** RAW DATA follows **

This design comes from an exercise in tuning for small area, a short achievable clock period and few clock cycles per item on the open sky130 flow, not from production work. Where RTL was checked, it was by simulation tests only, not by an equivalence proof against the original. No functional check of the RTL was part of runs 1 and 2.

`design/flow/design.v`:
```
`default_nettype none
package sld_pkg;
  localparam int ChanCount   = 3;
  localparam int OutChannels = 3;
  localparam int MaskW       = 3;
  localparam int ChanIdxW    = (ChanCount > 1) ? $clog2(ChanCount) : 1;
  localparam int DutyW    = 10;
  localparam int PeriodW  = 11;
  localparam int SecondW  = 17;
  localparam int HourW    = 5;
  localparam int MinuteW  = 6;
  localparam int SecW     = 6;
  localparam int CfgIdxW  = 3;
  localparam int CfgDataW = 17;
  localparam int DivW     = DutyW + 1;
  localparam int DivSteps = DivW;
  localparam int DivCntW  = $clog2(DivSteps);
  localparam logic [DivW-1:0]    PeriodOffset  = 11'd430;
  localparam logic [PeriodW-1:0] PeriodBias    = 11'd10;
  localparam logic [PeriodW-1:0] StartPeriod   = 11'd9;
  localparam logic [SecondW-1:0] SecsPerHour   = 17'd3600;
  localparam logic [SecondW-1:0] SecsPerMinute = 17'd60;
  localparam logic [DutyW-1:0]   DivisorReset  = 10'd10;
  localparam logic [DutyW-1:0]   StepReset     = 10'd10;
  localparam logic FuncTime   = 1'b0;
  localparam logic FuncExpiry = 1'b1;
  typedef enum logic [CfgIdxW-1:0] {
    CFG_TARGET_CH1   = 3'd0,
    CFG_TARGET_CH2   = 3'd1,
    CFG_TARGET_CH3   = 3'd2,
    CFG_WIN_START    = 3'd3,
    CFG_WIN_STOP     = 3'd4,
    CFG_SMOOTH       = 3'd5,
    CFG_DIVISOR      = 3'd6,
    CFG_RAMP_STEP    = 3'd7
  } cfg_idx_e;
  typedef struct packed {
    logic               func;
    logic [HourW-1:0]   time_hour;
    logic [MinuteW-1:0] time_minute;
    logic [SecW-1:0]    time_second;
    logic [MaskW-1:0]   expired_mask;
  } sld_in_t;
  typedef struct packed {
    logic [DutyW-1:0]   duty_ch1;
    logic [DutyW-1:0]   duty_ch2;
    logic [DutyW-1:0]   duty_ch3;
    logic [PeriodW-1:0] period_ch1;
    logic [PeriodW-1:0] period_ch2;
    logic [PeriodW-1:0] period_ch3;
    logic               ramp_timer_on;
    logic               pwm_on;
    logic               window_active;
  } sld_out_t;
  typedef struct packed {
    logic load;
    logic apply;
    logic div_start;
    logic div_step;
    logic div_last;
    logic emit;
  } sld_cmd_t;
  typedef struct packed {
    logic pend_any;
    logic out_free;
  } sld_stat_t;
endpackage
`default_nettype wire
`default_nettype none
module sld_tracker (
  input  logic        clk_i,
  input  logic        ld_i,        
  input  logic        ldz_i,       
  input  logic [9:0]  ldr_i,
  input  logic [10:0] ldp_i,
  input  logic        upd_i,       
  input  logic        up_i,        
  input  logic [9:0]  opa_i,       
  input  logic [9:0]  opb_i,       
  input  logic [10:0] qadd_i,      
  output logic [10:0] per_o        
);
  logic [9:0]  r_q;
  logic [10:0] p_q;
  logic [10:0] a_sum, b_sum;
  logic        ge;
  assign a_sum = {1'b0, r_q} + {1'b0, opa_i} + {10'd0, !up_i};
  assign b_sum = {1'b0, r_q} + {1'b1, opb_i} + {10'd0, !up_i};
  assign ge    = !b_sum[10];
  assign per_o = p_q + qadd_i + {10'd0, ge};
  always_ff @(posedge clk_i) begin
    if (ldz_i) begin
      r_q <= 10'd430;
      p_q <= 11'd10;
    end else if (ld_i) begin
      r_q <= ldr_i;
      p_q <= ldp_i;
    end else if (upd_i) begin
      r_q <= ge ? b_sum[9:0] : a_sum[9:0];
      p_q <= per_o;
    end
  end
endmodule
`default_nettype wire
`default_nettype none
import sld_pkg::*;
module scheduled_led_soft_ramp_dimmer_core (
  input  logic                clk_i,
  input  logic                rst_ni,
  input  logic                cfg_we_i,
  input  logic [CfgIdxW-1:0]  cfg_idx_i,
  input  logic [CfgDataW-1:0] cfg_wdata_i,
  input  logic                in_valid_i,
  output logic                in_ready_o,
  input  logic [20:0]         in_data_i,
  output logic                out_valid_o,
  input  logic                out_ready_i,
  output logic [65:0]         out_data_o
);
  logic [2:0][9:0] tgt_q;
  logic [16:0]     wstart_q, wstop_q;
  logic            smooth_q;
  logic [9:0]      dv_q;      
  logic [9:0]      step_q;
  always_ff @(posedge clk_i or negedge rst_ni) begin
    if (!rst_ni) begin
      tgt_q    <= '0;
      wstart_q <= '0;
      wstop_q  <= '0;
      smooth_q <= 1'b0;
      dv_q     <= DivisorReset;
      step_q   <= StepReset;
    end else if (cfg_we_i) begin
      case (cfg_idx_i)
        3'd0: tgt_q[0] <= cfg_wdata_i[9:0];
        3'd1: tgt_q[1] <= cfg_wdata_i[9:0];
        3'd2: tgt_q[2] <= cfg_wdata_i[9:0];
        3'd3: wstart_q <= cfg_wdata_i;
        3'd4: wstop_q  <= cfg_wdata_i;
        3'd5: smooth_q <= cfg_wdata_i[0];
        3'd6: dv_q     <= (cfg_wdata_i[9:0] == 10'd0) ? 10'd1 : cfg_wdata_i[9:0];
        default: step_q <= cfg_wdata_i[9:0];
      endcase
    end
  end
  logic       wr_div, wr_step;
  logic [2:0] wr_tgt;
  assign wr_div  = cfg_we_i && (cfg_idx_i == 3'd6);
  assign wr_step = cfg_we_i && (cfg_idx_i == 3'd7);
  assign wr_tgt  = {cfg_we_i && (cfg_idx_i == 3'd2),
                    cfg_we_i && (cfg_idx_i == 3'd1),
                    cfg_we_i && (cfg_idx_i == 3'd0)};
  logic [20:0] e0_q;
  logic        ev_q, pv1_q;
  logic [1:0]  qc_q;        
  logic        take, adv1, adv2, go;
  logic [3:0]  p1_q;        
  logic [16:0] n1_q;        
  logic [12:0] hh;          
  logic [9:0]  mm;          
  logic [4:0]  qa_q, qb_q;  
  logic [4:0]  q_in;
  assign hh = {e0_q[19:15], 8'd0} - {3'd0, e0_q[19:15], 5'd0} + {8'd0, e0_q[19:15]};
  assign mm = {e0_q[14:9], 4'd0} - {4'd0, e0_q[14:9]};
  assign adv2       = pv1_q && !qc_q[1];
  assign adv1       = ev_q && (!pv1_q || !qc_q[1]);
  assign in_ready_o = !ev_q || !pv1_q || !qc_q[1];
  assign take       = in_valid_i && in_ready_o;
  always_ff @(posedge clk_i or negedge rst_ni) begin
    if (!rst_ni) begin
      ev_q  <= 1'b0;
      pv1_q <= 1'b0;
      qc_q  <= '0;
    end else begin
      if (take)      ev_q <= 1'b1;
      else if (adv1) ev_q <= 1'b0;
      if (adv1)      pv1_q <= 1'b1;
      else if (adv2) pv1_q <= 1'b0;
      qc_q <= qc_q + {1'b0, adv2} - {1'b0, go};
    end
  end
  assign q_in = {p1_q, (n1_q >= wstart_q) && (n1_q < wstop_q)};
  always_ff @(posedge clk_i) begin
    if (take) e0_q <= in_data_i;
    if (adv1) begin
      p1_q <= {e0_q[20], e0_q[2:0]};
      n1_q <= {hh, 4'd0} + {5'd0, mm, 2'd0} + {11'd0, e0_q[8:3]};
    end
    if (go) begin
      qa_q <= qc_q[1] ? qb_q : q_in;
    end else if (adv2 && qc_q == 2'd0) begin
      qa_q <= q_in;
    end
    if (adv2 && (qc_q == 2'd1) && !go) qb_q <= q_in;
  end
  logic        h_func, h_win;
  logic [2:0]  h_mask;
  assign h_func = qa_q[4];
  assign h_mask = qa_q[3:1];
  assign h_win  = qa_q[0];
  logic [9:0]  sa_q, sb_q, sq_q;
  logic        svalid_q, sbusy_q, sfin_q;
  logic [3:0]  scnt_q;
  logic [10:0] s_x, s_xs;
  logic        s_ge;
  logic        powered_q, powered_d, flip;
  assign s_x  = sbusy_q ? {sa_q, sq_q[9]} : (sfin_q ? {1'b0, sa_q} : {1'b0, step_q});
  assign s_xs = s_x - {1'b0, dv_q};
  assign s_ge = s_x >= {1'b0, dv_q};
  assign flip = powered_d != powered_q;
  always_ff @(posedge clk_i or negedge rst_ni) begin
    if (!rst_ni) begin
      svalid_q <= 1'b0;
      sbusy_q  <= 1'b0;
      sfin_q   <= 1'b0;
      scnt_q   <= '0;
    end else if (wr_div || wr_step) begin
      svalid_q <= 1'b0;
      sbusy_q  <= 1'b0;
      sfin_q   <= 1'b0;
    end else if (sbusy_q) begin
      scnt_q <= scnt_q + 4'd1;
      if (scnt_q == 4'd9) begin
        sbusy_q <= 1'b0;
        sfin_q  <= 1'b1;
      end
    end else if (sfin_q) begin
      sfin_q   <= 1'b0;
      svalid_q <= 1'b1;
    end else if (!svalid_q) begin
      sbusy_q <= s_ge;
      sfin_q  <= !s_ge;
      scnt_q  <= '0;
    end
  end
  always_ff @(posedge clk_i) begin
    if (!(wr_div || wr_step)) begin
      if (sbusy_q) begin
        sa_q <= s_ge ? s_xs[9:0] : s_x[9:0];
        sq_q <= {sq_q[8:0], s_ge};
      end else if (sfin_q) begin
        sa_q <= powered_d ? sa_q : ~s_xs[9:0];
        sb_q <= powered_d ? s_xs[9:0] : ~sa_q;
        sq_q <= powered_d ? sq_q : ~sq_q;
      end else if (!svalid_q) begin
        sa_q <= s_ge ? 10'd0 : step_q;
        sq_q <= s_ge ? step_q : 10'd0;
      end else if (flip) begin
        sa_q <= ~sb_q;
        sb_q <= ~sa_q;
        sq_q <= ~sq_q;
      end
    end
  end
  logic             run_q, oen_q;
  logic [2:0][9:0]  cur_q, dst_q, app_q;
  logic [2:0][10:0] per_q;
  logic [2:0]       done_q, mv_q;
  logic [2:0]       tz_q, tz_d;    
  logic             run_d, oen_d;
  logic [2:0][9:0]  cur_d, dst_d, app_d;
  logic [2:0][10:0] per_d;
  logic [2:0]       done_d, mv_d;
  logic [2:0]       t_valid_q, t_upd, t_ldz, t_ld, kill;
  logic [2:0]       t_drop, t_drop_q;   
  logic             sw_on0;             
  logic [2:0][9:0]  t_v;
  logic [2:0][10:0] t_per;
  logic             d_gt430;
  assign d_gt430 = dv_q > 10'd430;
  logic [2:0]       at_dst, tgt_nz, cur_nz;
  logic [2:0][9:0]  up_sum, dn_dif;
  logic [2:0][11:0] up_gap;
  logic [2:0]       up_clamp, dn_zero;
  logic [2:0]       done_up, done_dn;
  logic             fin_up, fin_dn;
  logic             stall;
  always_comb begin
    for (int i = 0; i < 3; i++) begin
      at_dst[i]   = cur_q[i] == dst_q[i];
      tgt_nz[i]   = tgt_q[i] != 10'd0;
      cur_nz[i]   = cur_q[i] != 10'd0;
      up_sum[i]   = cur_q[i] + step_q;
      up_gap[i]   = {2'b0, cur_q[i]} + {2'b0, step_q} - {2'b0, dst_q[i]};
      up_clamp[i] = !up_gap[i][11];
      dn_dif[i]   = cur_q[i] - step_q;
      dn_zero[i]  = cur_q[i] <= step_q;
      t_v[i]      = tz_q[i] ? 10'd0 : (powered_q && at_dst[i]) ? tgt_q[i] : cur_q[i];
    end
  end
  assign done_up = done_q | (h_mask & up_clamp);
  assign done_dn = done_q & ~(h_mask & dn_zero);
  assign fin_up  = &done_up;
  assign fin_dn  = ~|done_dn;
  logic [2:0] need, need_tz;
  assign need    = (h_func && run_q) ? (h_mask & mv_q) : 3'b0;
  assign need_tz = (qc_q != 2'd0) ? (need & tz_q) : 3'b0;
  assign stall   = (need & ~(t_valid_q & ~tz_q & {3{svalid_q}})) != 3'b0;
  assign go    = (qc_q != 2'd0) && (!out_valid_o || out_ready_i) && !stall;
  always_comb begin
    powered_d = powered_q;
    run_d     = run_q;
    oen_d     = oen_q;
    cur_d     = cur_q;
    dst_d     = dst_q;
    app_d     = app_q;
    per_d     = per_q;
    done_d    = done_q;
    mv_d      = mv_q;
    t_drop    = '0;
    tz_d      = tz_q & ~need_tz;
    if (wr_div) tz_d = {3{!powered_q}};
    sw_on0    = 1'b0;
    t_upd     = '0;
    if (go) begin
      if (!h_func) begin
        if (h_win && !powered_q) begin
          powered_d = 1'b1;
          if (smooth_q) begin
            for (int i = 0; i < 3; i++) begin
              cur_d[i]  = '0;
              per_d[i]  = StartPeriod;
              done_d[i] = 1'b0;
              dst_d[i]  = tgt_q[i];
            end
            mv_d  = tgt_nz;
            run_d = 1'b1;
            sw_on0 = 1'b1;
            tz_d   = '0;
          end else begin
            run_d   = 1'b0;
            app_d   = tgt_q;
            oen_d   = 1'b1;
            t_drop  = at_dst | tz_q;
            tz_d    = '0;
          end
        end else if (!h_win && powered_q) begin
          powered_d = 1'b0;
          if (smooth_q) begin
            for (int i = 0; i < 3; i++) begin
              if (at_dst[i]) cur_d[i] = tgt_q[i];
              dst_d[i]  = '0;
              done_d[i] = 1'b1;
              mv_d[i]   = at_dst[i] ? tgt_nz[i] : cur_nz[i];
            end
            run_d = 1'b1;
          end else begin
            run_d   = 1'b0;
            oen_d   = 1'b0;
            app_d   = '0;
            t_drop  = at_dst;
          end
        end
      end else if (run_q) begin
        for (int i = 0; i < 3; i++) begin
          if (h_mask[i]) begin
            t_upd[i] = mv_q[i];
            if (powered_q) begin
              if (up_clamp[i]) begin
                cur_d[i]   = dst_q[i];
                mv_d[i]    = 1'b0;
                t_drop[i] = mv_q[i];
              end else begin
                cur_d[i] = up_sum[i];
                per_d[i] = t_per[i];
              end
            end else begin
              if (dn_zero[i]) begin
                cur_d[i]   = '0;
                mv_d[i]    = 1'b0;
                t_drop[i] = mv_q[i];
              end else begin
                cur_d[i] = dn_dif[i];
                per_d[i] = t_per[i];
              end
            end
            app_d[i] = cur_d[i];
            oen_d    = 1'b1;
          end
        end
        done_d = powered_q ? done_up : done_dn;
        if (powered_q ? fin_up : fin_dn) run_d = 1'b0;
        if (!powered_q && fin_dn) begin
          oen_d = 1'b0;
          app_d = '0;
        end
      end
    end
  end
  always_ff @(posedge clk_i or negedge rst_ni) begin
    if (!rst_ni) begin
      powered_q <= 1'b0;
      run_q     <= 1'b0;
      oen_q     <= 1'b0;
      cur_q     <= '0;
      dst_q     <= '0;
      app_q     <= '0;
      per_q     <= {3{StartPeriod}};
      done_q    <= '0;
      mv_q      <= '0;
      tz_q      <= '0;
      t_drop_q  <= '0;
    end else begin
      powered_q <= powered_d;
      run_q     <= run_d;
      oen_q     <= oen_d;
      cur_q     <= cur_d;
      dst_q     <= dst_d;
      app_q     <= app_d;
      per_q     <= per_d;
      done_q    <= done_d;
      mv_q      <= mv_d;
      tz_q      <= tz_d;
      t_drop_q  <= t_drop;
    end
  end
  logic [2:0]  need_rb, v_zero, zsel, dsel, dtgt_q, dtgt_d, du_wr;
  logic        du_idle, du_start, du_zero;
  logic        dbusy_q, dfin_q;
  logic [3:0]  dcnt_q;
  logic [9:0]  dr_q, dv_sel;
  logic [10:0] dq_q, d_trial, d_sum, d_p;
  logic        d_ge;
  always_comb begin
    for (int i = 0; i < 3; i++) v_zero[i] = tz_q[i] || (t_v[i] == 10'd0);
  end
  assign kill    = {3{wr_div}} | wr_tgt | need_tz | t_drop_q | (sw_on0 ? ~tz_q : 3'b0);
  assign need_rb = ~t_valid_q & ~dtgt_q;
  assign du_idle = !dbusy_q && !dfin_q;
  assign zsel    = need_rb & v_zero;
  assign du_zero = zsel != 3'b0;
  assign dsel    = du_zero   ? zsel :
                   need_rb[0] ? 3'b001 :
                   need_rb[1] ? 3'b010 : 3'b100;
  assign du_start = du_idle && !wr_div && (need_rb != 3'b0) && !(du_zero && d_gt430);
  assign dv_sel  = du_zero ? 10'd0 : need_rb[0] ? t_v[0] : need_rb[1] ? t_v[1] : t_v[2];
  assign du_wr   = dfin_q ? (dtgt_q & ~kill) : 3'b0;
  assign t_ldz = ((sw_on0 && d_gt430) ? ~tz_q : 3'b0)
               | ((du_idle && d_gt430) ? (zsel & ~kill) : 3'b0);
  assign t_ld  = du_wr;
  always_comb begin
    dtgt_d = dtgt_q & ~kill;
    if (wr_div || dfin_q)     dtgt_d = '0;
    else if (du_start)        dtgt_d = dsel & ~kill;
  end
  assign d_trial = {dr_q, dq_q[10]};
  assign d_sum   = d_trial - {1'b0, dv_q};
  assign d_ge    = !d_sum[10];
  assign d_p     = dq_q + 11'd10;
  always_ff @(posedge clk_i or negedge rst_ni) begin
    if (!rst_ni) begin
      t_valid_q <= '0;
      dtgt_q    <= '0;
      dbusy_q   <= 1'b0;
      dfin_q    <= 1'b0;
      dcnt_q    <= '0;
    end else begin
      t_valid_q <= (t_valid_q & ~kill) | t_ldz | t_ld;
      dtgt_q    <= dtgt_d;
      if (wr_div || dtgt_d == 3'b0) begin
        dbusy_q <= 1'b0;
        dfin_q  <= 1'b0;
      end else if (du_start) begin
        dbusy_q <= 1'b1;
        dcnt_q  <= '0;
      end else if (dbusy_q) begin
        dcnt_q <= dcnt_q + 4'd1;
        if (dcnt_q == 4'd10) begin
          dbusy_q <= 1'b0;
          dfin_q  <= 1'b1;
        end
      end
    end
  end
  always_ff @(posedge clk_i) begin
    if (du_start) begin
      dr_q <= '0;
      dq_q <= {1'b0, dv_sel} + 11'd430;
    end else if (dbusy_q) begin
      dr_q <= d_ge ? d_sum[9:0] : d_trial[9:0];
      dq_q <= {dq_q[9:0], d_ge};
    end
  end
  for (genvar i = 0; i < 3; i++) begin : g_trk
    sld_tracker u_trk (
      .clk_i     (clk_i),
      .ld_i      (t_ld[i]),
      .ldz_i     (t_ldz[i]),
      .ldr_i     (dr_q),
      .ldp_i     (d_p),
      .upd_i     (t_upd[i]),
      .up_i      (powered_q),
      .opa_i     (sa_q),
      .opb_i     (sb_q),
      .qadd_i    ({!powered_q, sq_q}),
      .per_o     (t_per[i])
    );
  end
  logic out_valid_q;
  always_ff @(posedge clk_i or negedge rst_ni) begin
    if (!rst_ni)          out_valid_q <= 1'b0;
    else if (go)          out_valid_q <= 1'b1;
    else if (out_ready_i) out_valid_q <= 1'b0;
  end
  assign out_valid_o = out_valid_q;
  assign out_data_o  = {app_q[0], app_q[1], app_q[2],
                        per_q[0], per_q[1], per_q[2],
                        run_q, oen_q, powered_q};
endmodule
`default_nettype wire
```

** End of RAW DATA **

▸ DESCRIPTION OF THE TASK
Search the records for the word "DivW". Copy every line that has it.

▸ SOLUTION TO THE PROBLEM
  localparam int DivW     = DutyW + 1;
  localparam int DivSteps = DivW;
  localparam logic [DivW-1:0]    PeriodOffset  = 11'd430;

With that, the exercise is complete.